Charlie and the Chocolate Factory
WARNING: SPOILERS FROM THE START
I saw C&tCF on Sunday. It was an absolutely delightful movie. Tim Burton's visuals were predictably wonderful, beautiful and organic and thoroughly believable even when what they were trying to get you to believe in was a chocolate waterfall and edible grass.
Even the songs -- something I was, frankly, hoping they would leave out entirely -- managed to be almost totally un-cringeworthy. The oompa-loompas were brilliantly done, and solving the problem of creating a whole race of dwarfs by endlessly cloning the same one was a master stroke. Importantly, they were also not orange with green hair, an absolutely bizarre deviation from the book that really annoyed me in the original movie (amongst a large number of other things I hated about that movie, such as Gene Wilder, Gene Wilder's hair, Gene Wilder's voice, and did I mention Gene Wilder?).

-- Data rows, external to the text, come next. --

File: src/rtl/vmx_pkg.sv
package vmx_pkg;
   typedef enum logic [1:0] {
      OPC_DIGITS = 2'd0,
      OPC_SAVE   = 2'd1,
      OPC_FILL   = 2'd2,
      OPC_RSVD   = 2'd3
   } opc_e;

   typedef enum logic [2:0] {
      ST_IDLE,
      ST_FETCH,
      ST_RUN,
      ST_DONE,
      ST_ERR
   } st_e;
endpackage

File: src/rtl/vmx_dec_split.sv
// Combinational binary to three unpacked decimal digits.
module vmx_dec_split #(
   parameter int DW       = 8,
   parameter int DIV_KIND = 1   // 0: plain divide, 1: reciprocal multiply
) (
   input  logic [DW-1:0] val_i,
   output logic [3:0]    hund_o,
   output logic [3:0]    tens_o,
   output logic [3:0]    ones_o
);
   if (DW != 8) begin : g_bad_dw
      $error("vmx_dec_split supports only DW == 8");
   end

   if (DIV_KIND == 0) begin : g_div
      logic [DW-1:0] tenths;
      assign tenths = val_i / DW'(10);
      assign hund_o = 4'(tenths / DW'(10));
      assign tens_o = 4'(tenths % DW'(10));
      assign ones_o = 4'(val_i % DW'(10));
   end else begin : g_recip
      // floor(v*205/2048) equals floor(v/10) for every v below 1029
      logic [15:0] tenths;
      logic [15:0] hundreds;
      assign tenths   = 16'((16'(val_i) * 16'd205) >> 11);
      assign hundreds = 16'((tenths * 16'd205) >> 11);
      assign hund_o   = 4'(hundreds);
      assign tens_o   = 4'(tenths - hundreds * 16'd10);
      assign ones_o   = 4'(16'(val_i) - tenths * 16'd10);
   end
endmodule
$ cat config.mk
export PLATFORM = sky130hd
export DESIGN_NAME = pll_ref_guard
export DESIGN_NICKNAME = d
export VERILOG_FILES = /design/src/rtl/pll_ref_pkg.sv /design/src/rtl/ref_sync.sv /design/src/rtl/ref_edge.sv /design/src/rtl/period_mon.sv /design/src/rtl/mode_dec.sv /design/src/rtl/pll_ref_guard.sv
export SDC_FILE = /design/constraint.sdc
export NUM_CORES = 1
export LEC_CHECK = 0
export ABC_CLOCK_PERIOD_IN_PS = 4500
export BUFFER_PORTS_ARGS = -buffer_cell sky130_fd_sc_hd__clkbuf_2
export CAP_MARGIN = 20
export CELL_PAD_IN_SITES_DETAIL_PLACEMENT = 0
export CELL_PAD_IN_SITES_GLOBAL_PLACEMENT = 1
export CORE_ASPECT_RATIO = 1.5
export CORE_MARGIN = 3
export CORE_UTILIZATION = 48
export DETAILED_ROUTE_END_ITERATION = 8
export PLACE_DENSITY = 0.9
export SETUP_SLACK_MARGIN = 0.02
export SYNTH_ARGS = -nofsm -noshare
export SYNTH_HDL_FRONTEND = slang
export SYNTH_SLANG_ARGS = --single-unit
$ cat constraint.sdc
create_clock -name clk_i -period 4.5 [get_ports clk_i]
set_clock_uncertainty 0.2 [all_clocks]
set_input_delay 0.225 -clock clk_i [delete_from_list [all_inputs] [get_ports clk_i]]
set_output_delay 0.225 -clock clk_i [all_outputs]
set_load 0.03 [all_outputs]
$ cat src/rtl/pll_ref_pkg.sv
package pll_ref_pkg;

  typedef enum logic [1:0] {
    MODE_LOCKED = 2'd0,
    MODE_FREE   = 2'd1,
    MODE_BYPASS = 2'd2
  } loop_mode_e;

  localparam logic [1:0] RATE_8K  = 2'd0;
  localparam logic [1:0] RATE_T1  = 2'd1;
  localparam logic [1:0] RATE_E1  = 2'd2;
  localparam logic [1:0] RATE_RSV = 2'd3;

  function automatic int max3(input int a, input int b, input int c);
    int m;
    m = (a > b) ? a : b;
    return (m > c) ? m : c;
  endfunction

endpackage

$ cat src/rtl/ref_sync.sv
module ref_sync #(
  parameter int WIDTH  = 1,
  parameter int STAGES = 2
) (
  input  logic             clk_i,
  input  logic             rst_ni,
  input  logic [WIDTH-1:0] d_i,
  output logic [WIDTH-1:0] q_o
);

  logic [WIDTH-1:0] stg_q [STAGES];

  for (genvar g = 0; g < STAGES; g++) begin : g_stg
    if (g == 0) begin : g_first
      always_ff @(posedge clk_i or negedge rst_ni)
        if (!rst_ni) stg_q[g] <= '0;
        else         stg_q[g] <= d_i;
    end else begin : g_next
      always_ff @(posedge clk_i or negedge rst_ni)
        if (!rst_ni) stg_q[g] <= '0;
        else         stg_q[g] <= stg_q[g-1];
    end
  end

  assign q_o = stg_q[STAGES-1];

endmodule

$ cat src/rtl/ref_edge.sv
module ref_edge #(
  parameter int SYNC_STAGES = 2
) (
  input  logic clk_i,
  input  logic rst_ni,
  input  logic ext_i,
  input  logic fclk_i,
  input  logic fp_i,
  input  logic src_int_i,
  input  logic inv_i,
  input  logic en_i,
  output logic rise_o,
  output logic pulse_o
);

  logic ext_s, fclk_s, fp_s;
  logic fclk_d, int_lvl_q, lvl, lvl_d, pulse_q;

  ref_sync #(.WIDTH(3), .STAGES(SYNC_STAGES)) u_sync (
    .clk_i  (clk_i),
    .rst_ni (rst_ni),
    .d_i    ({ext_i, fclk_i, fp_i}),
    .q_o    ({ext_s, fclk_s, fp_s})
  );

  // internal 8 kHz level: frame pulse captured at frame clock rise
  always_ff @(posedge clk_i or negedge rst_ni)
    if (!rst_ni) begin
      fclk_d    <= 1'b0;
      int_lvl_q <= 1'b0;
    end else begin
      fclk_d <= fclk_s;
      if (fclk_s && !fclk_d) int_lvl_q <= fp_s;
    end

  assign lvl    = src_int_i ? int_lvl_q : (ext_s ^ inv_i);
  assign rise_o = lvl && !lvl_d;

  always_ff @(posedge clk_i or negedge rst_ni)
    if (!rst_ni) begin
      lvl_d   <= 1'b0;
      pulse_q <= 1'b0;
    end else begin
      lvl_d   <= lvl;
      pulse_q <= rise_o && en_i;
    end

  assign pulse_o = pulse_q;

  a_r3_pulse_single: assert property (@(posedge clk_i) disable iff (!rst_ni)
    pulse_q |=> !pulse_q);

  a_r3_pulse_from_rise: assert property (@(posedge clk_i) disable iff (!rst_ni)
    pulse_q |-> $past(rise_o));

endmodule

The flashbacks to Wonka’s childhood, and the addition of an entire sub-plot about Wonka's father, were however unwelcome. The original book has a decidedly anti-parent theme: in the book, Willy Wonka almost entirely usurps the role of grandpa Joe, who in turn had mainly usurped the role of Charlie’s father. The story is all about how doing whatever seems like a good idea at the time, without consulting anybody, often works out for the best. It’s a great message of independence and self-reliance.
This movie, however, makes it all about how bloody important your family are to you and how you should love them and cuddle them and blah blah blah Disney blah. The reason Dahl’s books were so great is precisely because they were a little bit subversive; they had lessons in them that your parents would probably rather not teach you. That was why you read them endlessly; there was the delicious tang of forbidden fruit. I resent them taking that bit of magic away.
But Burton's undoubted genius is enough to compensate.